Who knew such a utilitarian tool could have such power?
When I got married a decade ago, two additional things happened as a result: I became a Dallas Cowboys Fan (I married a Texan), and I became the stepmother of my husband’s two cats.
Sadie and Roscoe were siblings, though that wasn’t always obvious. Sadie was a typical cat—pet me, don’t pet me; I’m-napping, I’m-running. Roscoe was more like a doggie, greeting us at the door after work and always happy to play fetch. Sadie loved cantaloupe and could eat the entire melon if left unmonitored. Roscoe loved chicken flavored toothpaste so much so that he looked forward to weekly cleanings. One passion they did share, however, was tipping over the kitchen garbage can to see what deliciousness might be inside.

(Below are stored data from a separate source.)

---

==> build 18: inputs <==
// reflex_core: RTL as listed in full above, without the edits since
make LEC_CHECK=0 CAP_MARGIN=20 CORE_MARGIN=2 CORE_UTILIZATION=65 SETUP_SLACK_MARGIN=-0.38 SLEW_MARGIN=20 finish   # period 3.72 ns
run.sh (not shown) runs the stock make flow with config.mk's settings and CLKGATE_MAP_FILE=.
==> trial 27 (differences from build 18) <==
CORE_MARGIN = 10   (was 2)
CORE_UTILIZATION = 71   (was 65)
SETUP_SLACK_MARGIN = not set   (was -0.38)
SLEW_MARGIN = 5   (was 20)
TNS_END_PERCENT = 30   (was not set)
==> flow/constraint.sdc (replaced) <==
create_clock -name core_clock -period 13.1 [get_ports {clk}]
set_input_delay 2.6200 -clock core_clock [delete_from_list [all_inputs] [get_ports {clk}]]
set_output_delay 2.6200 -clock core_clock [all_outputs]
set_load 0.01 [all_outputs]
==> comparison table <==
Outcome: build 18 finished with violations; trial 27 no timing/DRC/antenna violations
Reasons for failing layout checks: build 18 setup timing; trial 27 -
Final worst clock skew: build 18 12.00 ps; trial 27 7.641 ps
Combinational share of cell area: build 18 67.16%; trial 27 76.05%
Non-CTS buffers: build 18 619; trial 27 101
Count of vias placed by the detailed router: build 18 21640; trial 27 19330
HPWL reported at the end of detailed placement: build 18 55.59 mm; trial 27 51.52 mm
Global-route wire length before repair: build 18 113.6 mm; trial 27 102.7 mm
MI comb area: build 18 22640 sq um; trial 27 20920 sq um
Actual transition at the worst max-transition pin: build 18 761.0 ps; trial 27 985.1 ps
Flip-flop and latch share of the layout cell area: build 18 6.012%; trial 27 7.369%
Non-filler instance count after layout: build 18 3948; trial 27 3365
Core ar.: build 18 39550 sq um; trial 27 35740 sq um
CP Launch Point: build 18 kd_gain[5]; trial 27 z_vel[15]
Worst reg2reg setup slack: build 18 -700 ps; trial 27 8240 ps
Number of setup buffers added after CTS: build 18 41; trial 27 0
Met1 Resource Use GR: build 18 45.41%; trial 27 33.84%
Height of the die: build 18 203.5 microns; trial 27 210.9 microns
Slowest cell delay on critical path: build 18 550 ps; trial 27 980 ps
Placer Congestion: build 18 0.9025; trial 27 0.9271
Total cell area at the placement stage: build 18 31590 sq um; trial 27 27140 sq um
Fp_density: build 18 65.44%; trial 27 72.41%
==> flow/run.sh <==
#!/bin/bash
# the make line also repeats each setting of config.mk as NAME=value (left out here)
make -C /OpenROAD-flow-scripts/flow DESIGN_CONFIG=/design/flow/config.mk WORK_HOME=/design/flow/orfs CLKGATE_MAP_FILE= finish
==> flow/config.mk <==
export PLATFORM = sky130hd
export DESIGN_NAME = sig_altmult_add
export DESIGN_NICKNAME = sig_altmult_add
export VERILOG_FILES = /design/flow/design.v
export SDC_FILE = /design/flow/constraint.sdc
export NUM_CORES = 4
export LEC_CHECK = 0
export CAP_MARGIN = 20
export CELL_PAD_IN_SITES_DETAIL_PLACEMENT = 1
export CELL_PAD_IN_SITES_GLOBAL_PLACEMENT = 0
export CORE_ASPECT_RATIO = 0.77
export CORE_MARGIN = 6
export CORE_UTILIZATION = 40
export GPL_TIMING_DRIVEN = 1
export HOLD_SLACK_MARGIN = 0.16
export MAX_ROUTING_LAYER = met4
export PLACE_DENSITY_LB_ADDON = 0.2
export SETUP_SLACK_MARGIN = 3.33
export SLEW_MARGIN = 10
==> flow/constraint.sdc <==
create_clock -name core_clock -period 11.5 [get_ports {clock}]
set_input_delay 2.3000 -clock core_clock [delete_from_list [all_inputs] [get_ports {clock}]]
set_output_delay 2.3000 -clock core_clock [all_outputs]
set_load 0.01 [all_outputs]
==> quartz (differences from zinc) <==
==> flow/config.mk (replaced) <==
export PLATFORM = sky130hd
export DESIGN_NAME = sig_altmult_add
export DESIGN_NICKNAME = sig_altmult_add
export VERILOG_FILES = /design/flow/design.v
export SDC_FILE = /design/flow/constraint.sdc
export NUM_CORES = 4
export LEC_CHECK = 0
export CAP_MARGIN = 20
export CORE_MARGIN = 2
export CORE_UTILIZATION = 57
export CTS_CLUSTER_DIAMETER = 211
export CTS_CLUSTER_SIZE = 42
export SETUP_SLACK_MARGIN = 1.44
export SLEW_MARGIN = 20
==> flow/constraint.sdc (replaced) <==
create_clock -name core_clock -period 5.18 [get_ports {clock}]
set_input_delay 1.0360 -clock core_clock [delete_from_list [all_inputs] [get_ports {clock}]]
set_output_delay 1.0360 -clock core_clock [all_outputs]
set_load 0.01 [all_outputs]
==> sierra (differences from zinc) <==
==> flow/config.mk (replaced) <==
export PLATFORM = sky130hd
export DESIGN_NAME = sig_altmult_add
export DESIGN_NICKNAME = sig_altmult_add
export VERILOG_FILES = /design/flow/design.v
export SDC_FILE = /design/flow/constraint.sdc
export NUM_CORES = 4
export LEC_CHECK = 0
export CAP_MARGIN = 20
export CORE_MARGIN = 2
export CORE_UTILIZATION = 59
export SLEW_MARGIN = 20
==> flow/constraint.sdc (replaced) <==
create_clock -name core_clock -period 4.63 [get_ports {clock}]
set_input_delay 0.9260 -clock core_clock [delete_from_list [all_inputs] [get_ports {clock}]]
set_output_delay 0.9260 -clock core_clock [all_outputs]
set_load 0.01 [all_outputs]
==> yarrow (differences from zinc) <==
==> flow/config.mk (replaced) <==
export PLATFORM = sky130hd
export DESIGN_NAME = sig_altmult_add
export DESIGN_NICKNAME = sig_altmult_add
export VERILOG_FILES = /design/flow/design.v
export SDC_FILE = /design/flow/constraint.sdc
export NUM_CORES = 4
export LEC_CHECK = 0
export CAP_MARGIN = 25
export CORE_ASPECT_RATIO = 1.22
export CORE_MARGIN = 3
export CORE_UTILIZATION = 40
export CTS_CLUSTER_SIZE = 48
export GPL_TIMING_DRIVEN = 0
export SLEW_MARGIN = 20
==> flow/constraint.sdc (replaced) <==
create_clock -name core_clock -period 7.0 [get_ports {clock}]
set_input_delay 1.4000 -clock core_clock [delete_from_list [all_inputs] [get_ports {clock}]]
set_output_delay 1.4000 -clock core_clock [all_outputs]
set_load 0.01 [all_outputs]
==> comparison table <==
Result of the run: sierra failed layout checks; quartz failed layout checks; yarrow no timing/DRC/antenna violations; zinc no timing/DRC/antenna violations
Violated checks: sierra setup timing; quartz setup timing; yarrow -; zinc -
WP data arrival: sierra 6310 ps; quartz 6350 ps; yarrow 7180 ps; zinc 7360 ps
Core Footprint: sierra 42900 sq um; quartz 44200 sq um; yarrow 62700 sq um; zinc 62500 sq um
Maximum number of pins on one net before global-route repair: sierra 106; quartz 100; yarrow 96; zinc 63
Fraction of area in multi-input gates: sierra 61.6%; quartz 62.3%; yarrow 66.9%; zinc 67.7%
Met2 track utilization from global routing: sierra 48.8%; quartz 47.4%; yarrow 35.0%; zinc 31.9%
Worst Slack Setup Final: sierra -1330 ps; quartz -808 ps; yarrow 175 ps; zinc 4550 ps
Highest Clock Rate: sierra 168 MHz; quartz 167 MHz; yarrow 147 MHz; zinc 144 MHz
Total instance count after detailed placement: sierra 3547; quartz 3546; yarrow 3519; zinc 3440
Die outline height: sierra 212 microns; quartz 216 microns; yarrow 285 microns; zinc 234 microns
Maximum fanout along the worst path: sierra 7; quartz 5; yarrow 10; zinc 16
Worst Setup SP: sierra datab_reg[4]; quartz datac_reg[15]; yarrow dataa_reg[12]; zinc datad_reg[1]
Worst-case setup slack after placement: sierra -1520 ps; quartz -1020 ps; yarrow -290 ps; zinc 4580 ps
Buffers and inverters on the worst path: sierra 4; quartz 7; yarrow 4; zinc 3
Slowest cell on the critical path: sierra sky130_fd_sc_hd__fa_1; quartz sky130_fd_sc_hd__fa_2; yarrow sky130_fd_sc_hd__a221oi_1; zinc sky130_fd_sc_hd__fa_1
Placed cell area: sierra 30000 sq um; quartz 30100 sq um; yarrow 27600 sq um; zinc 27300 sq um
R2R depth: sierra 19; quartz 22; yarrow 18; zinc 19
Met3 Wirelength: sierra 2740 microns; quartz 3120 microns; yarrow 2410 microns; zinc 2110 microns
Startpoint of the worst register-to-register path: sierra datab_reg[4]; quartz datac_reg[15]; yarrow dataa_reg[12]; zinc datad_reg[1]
--- flow/config.mk ---
export PLATFORM = sky130hd
export DESIGN_NAME = CPU
export DESIGN_NICKNAME = CPU
export VERILOG_FILES = /design/flow/design.v
export SDC_FILE = /design/flow/constraint.sdc
export NUM_CORES = 4
export LEC_CHECK = 0
export ABC_AREA = 0
export CAP_MARGIN = 20
export CORE_MARGIN = 5
export CORE_UTILIZATION = 71
export CTS_CLUSTER_SIZE = 15
export PLACE_DENSITY_LB_ADDON = 0.07
export SLEW_MARGIN = 15
--- flow/constraint.sdc ---
create_clock -name core_clock -period 6.33 [get_ports {clk}]
set_input_delay 1.2660 -clock core_clock [delete_from_list [all_inputs] [get_ports {clk}]]
set_output_delay 1.2660 -clock core_clock [all_outputs]
set_load 0.01 [all_outputs]
--- flow/design.v ---
`timescale 1ns / 1ps
module Adder8(
    input   [7:0] a,b,
    input         ci,
    output  [7:0] s,
    output        co
    );
        wire    [7:0] C;
        wire    [7:0] G;
        wire    [7:0] P;
        assign  G = a & b;
        assign  P = a ^ b;
        genvar j1;
        genvar j2;
        generate
            for(j1 = 0; j1 < 8; j1 = j1 + 1) begin: BLOCK1
                wire [j1 : 0] mid;                 
                for(j2 = j1; j2 > 0; j2 = j2 - 1) begin: BLOCK2
                    assign mid[j2] = ( & P[j1 : j2] ) && G[j2-1];
                end
                assign mid[0] = ( & P[j1 : 0] ) && ci;
                assign C[j1] = ( | mid ) || G[j1];
            end
        endgenerate
        assign  s[0] = P[0] ^ ci;
        genvar  i;
        generate
            for(i = 0; i < 7; i = i + 1) begin: BLOCK3
                assign  s[i+1] = P[i+1] ^ C[i];
            end
        endgenerate
        assign  co   = C[7];
endmodule
`timescale 1ns / 1ps
module Adder32(
    input   [31:0] a,b,
    input         ci,
    output  [31:0] s,
    output        co
    );
    wire c_mid1;
    wire c_mid2;
    wire c_mid3;
    Adder8 add1(
        .a      (a[7:0]),
        .b      (b[7:0]),
        .ci     (ci),
        .s      (s[7:0]),
        .co     (c_mid1)
    );
    Adder8 add2(
        .a      (a[15:8]),
        .b      (b[15:8]),
        .ci     (c_mid1),
        .s      (s[15:8]),
        .co     (c_mid2)
    );
    Adder8 add3(
        .a      (a[23:16]),
        .b      (b[23:16]),
        .ci     (c_mid2),
        .s      (s[23:16]),
        .co     (c_mid3)
    );
    Adder8 add4(
        .a      (a[31:24]),
        .b      (b[31:24]),
        .ci     (c_mid3),
        .s      (s[31:24]),
        .co     (co)
    );
endmodule
`timescale 1ns / 1ps
module Suber(
    input   [31:0] a,b,
    output  [31:0] s
    );
    wire [31:0] s_mid;
    Adder32 add(
        .a      (a),
        .b      (~b),
        .ci     (1'b1),
        .s      (s),
        .co     ()
    );
endmodule
`timescale 1ns / 1ps
module Comparer(
    input [31:0]        a,
    input [31:0]        b,
    output [2:0]        ur,
    output [2:0]        sr
    );
    wire [31:0]         s;
    wire               co;
    reg         ug;
    reg         ul;
    reg         sg;
    reg         sl;
    Adder32  adder(
        .a             (a),
        .b             (~b),
        .ci            (1'b1),
        .s             (s),
        .co            (co)
    );
    always @(*) begin
        if(!s) begin
            {ug,ul,sg,sl}=4'b0000;
        end
        else begin
            if(co)
                {ug,ul}=2'b10;
            else
                {ug,ul}=2'b01;
            case({a[31],b[31]})
            2'b00:         {sg,sl}={ug,ul};
            2'b01:         {sg,sl}=2'b10;
            2'b10:         {sg,sl}=2'b01;
            2'b11:         {sg,sl}={ug,ul};
            endcase
        end
    end
    assign ur={ul,~(ul|ug),ug};
    assign sr={sl,~(sl|sg),sg};
endmodule
`timescale 1ns / 1ps
module Shifter(
    input [31:0]  a,
    input [4:0]  b,
    input         extn,
    output reg [31:0] lshift_s,
    output reg [31:0] rshift_s
    );
    reg [31:0] l_mid;
    reg [31:0] r_mid;
    always @(*) begin
        case (b[2:0])
            3'd0: begin
                l_mid=a;
                r_mid=a;
            end
            3'd1: begin
                l_mid={a[30:0],1'b0};
                r_mid={extn,a[31:1]};
            end
            3'd2: begin
                l_mid={a[29:0],{2{1'b0}}};
                r_mid={{2{extn}},a[31:2]};
            end
            3'd3: begin
                l_mid={a[28:0],{3{1'b0}}};
                r_mid={{3{extn}},a[31:3]};
            end
            3'd4: begin
                l_mid={a[27:0],{4{1'b0}}};
                r_mid={{4{extn}},a[31:4]};
            end
            3'd5: begin
                l_mid={a[26:0],{5{1'b0}}};
                r_mid={{5{extn}},a[31:5]};
            end
            3'd6: begin
                l_mid={a[25:0],{6{1'b0}}};
                r_mid={{6{extn}},a[31:6]};
            end
            3'd7: begin
                l_mid={a[24:0],{7{1'b0}}};
                r_mid={{7{extn}},a[31:7]};
            end
        endcase
        case (b[4:3])
            3'd0: begin
                lshift_s=l_mid;
                rshift_s=r_mid;
            end
            3'd1: begin
                lshift_s={l_mid[23:0],{8{1'b0}}};
                rshift_s={{8{extn}},r_mid[31:8]};
            end
            3'd2: begin
                lshift_s={l_mid[15:0],{16{1'b0}}};
                rshift_s={{16{extn}},r_mid[31:16]};
            end
            3'd3: begin
                lshift_s={l_mid[7:0],{24{1'b0}}};
                rshift_s={{24{extn}},r_mid[31:24]};
            end
        endcase
    end
endmodule
`timescale 1ns / 1ps
module ALU(
    input clk,
    input   [31:0]      a0      ,
    input   [31:0]      b0      ,
    input   [31:0]      imm     ,
    input   [31:0]      pc      ,
    input               ALUSrc1 ,    
    input   [1:0]       ALUSrc2 ,    
    input   [1:0]       afwd    ,
    input   [1:0]       bfwd    ,
    input   [31:0]      y       ,
    input   [31:0]      md      ,
    input   [2:0]       ALUOP   ,
    input               sp_sign ,
    input               uors    ,
    output reg [31:0]   result  ,
    output     [2:0]    zero    
    );
    reg [31:0] md_n;
    always @(posedge clk) begin
        md_n<=md;
    end
    parameter ADD      = 3'b000;
    parameter SUB      = 3'b000;
    parameter SLL      = 3'b001;
    parameter SLT      = 3'b010;
    parameter SLTU     = 3'b011;
    parameter XOR      = 3'b100;
    parameter SRL      = 3'b101;
    parameter OR       = 3'b110;
    parameter AND      = 3'b111;
    reg extn;
    reg [31:0] b;
    reg [31:0] a;
    reg [31:0] b00;
    reg [31:0] a00;
    wire [31:0] add_s;
    wire [31:0] sub_s;           
    wire [2:0]  sr;
    wire [2:0]  ur; 
    wire [31:0] lshift_s;
    wire [31:0] rshift_s;
    Adder32 add(
        .a      (a),
        .b      (b),
        .ci     (1'b0),
        .s      (add_s),
        .co     ()
    );
    Suber sub(
        .a      (a),
        .b      (b),
        .s      (sub_s)
    );
    Comparer comparer(
        .a      (a),
        .b      (b),
        .ur     (ur),
        .sr     (sr)
    );
    Shifter Shifter(
        .a      (a),
        .b      (b[4:0]),
        .extn   (extn),
        .lshift_s(lshift_s),
        .rshift_s(rshift_s)
    );
    assign zero=uors?ur:sr;
    always @(*) begin
        case (afwd)
            2'b00: a00=a0;
            2'b01: a00=y;
            2'b10: a00=md;
            2'b11: a00=md_n;
        endcase
        case (bfwd)
            2'b00: b00=b0;
            2'b01: b00=y;
            2'b10: b00=md;
            2'b11: b00=md_n;
        endcase
        case (ALUSrc1)
            1'b0: b=b00;
            1'b1: b=imm;
        endcase
        case (ALUSrc2)
            2'b0: a=a00;
            2'b1: a=pc;
            2'b10:a=32'b0; 
            default: a=a00;
        endcase
        extn=1'b0;
        case (ALUOP)
            ADD : begin
                if(sp_sign) result=sub_s;
                else result=add_s;
            end
            SLL :   result=lshift_s;
            SLT :   result=sr[2];
            SLTU:   result=ur[2];
            XOR :   result=a^b;
            SRL :   begin
                if(sp_sign) begin
                    extn=a[31];
                    result=rshift_s;
                end
                else begin
                    extn=1'b0;
                    result=rshift_s;
                end
            end
            OR  :   result=a|b;
            AND :   result=a&b;
            default: result=0;
        endcase
    end
endmodule
`timescale 1ns / 1ps
module EXTer(
    input  [31:0]       originword,
    input  [2:0]        mode,
    output reg [31:0]   extword
    );
    always @(*) begin
        case (mode)
            3'b000: extword=originword;
            3'b001: begin
                extword={{24{originword[7]}},originword[7:0]};
            end
            3'b010: extword={{24{1'b0}},originword[7:0]};
            3'b011: begin
                extword={{16{originword[15]}},originword[15:0]};
            end
            3'b100: extword={{16{1'b0}},originword[15:0]};
            default: extword=originword;
        endcase
    end
endmodule
`timescale 1ns / 1ps
module ImmGen(
    input [31:0]        inst,
    input [2:0]         mode,
    input clk,
    output reg [31:0]   imm 
    );
    wire a;
    assign a=inst[31];
    always @(*) begin
        case (mode)
            3'b0:   imm=32'b0;
            3'b1:   begin                                                                
                imm={{20{inst[31]}},inst[31:20]} ;     
            end 
            3'b10:  imm={{27{1'b0}},inst[24:20]};                                         
            3'b11:  imm={inst[31:12],{12{1'b0}}};                                         
            3'b100: begin                                                                
                imm={{11{inst[31]}},inst[31],inst[19:12],inst[20],inst[30:21],1'b0};
            end 
            3'b101: begin                                                                
                imm={{19{inst[31]}},inst[31],inst[7],inst[30:25],inst[11:8],1'b0};   
            end 
            3'b110: begin                      
                imm={{20{inst[31]}},inst[31:25],inst[11:7]};  
            end
            default:imm=32'b0;
        endcase
    end
endmodule
`timescale 1ns / 1ps
module RegisterFile(
        input                clk,             
        input [4:0]          ra0,ra1,         
        input [4:0]          wa,              
        input [31:0]         wd,              
        input                we,              
        output  [31:0]    rd0,rd1          
    );
    reg [31:0] rf [0:31];                     
    assign    rd0=(ra0==5'd0)?32'd0:rf[ra0];
    assign    rd1=(ra1==5'd0)?32'd0:rf[ra1];
    always @(posedge clk) begin
        if(we && wa!=5'd0) rf[wa] <= wd;      
    end 
endmodule
`timescale 1ns / 1ps
module ForwardingUnit(
    input clk,
    input   [4:0]       rs1         ,
    input   [4:0]       rs2         ,
    input   [4:0]       rd_m        ,
    input   [4:0]       rd_w        ,
    input               RegWrite_m  ,
    input               RegWrite_w  ,
    output reg [1:0]    afwd        ,
    output reg [1:0]    bfwd        ,
    input               eflush      
    );
    reg RegWrite_n;
    reg [4:0] rd_n;
    always @(posedge clk ) begin
        RegWrite_n<=RegWrite_w;
        rd_n<=rd_w;
    end
    always @(*) begin
            if(rs1==rd_m && rs1!=5'd0 && RegWrite_m) begin
            afwd=2'b1;
            end
            else begin
            if(rs1==rd_w && rs1!=5'd0 && RegWrite_w ) begin
                afwd=2'b10;
            end
            else begin
                if(rs1==rd_n && rs1!=5'd0 && RegWrite_n )begin
                    afwd=2'b11;
                end
                else afwd=2'b0;
            end
            end
            if(rs2==rd_m && rs2!=5'd0 && RegWrite_m) begin
            bfwd=2'b1;
            end
            else begin
            if(rs2==rd_w && rs2!=5'd0 && RegWrite_w ) begin
                bfwd=2'b10;
            end
            else begin
                if(rs2==rd_n && rs2!=5'd0 && RegWrite_n )begin
                    bfwd=2'b11;
                end
                else bfwd=2'b0;                
            end   
            end
    end
endmodule
`timescale 1ns / 1ps
module HarzardUnit(
    input [4:0] rs1     ,
    input [4:0] rs2     ,
    input [4:0] rd      ,
    input       MemRead ,
    output reg  eflush  ,
    output reg  dstall  ,
    output reg  fstall  
    );
    always @(*) begin
        if(MemRead && (rs1==rd || rs2==rd)) begin    
            eflush=1;
            dstall=1;
            fstall=1;
        end
        else begin
            eflush=0;
            dstall=0;
            fstall=0;
        end
    end
endmodule
`timescale 1ns / 1ps
module PC_Controller(
    input [31:0]        imm     ,
    input [31:0]        pc_e    ,
    input [2:0]         zero    ,
    input [2:0]         branch  ,
    input [31:0]        y       ,
    input               clk     ,
    input               rstn    ,
    output reg [31:0]   pc      ,
    output reg [31:0]   npc     ,
    output reg          flush   ,
    input               fstall  ,
    input               stop    
    );
    wire [31:0] tpc;
    wire [31:0] npc1;
    wire [31:0] npc2_0;
    wire  [31:0] npc2;
    always @(*) begin
        if(zero&branch) begin
            npc=npc2;    
            flush=1;         
        end    
        else begin
            if(fstall) begin
                npc=tpc;
            end
            else begin
                npc=npc1;
            end
            flush=0;
        end 
    end
    assign tpc=pc;
    Adder32 add1(
        .a      (tpc),
        .b      (32'b100),
        .ci     (1'b0),
        .s      (npc1),
        .co     ()
    );
    Adder32 add2(
        .a      (pc_e),
        .b      (imm[31:0]),
        .ci     (1'b0),
        .s      (npc2),
        .co     ()
    );
    always @(posedge clk) begin
        if(!rstn) begin
            pc<=0;
        end
        else if(stop) begin
            pc<=pc;
        end
        else begin
            pc<=npc;
        end
    end
endmodule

We had a Dutch door, but that didn’t keep them out of the kitchen. I started taking the trash out each day on my way to work, but sometimes I forgot, and came home to a floor strewn with chicken bones and peach pits. I tried putting it on the deck when I left home, only to discover that raccoons and possums loved kitchen garbage even more than the cats did. My husband tried a variety of tactics, but they were either ineffective or turned throwing away trash into a hassle. I started to really wish we didn’t have cats.
This went on for weeks before I decided to hit The Container Store, where I found a floor display with a half-dozen kitchen cans, mostly stainless steel and nearly all over $100. Geez, $100? For garbage?
But then I saw the Butterfly, a stainless steel beauty with twin flaps that my husband immediately started calling “The DeLorean.” He still does, because we still own this can 11 years later. The Simple Human Butterfly is unlike regular cans where a foot pedal pops open the lid. Working together, our cats could open these—Roscoe would push on the foot lever and Sadie would jump inside the lid. (Evil geniuses!) The Butterfly is fully cat-proof. The lid is actually two metal pieces that lift up from the center. Sadie was smart enough to realize she could be stuck and trapped when the lids started to close. The foot pedal requires more force than a tabby’s front paws can muster, but was easy enough for most kids to handle.
So I foiled their garbage plans and perhaps saved my marriage in the process, since the arguments and tension of cats-and-trash ceased. The cats punished me, of course. Why does the bathtub smell like pee?, I wondered a couple days later. Luckily, Petco had a solution for that.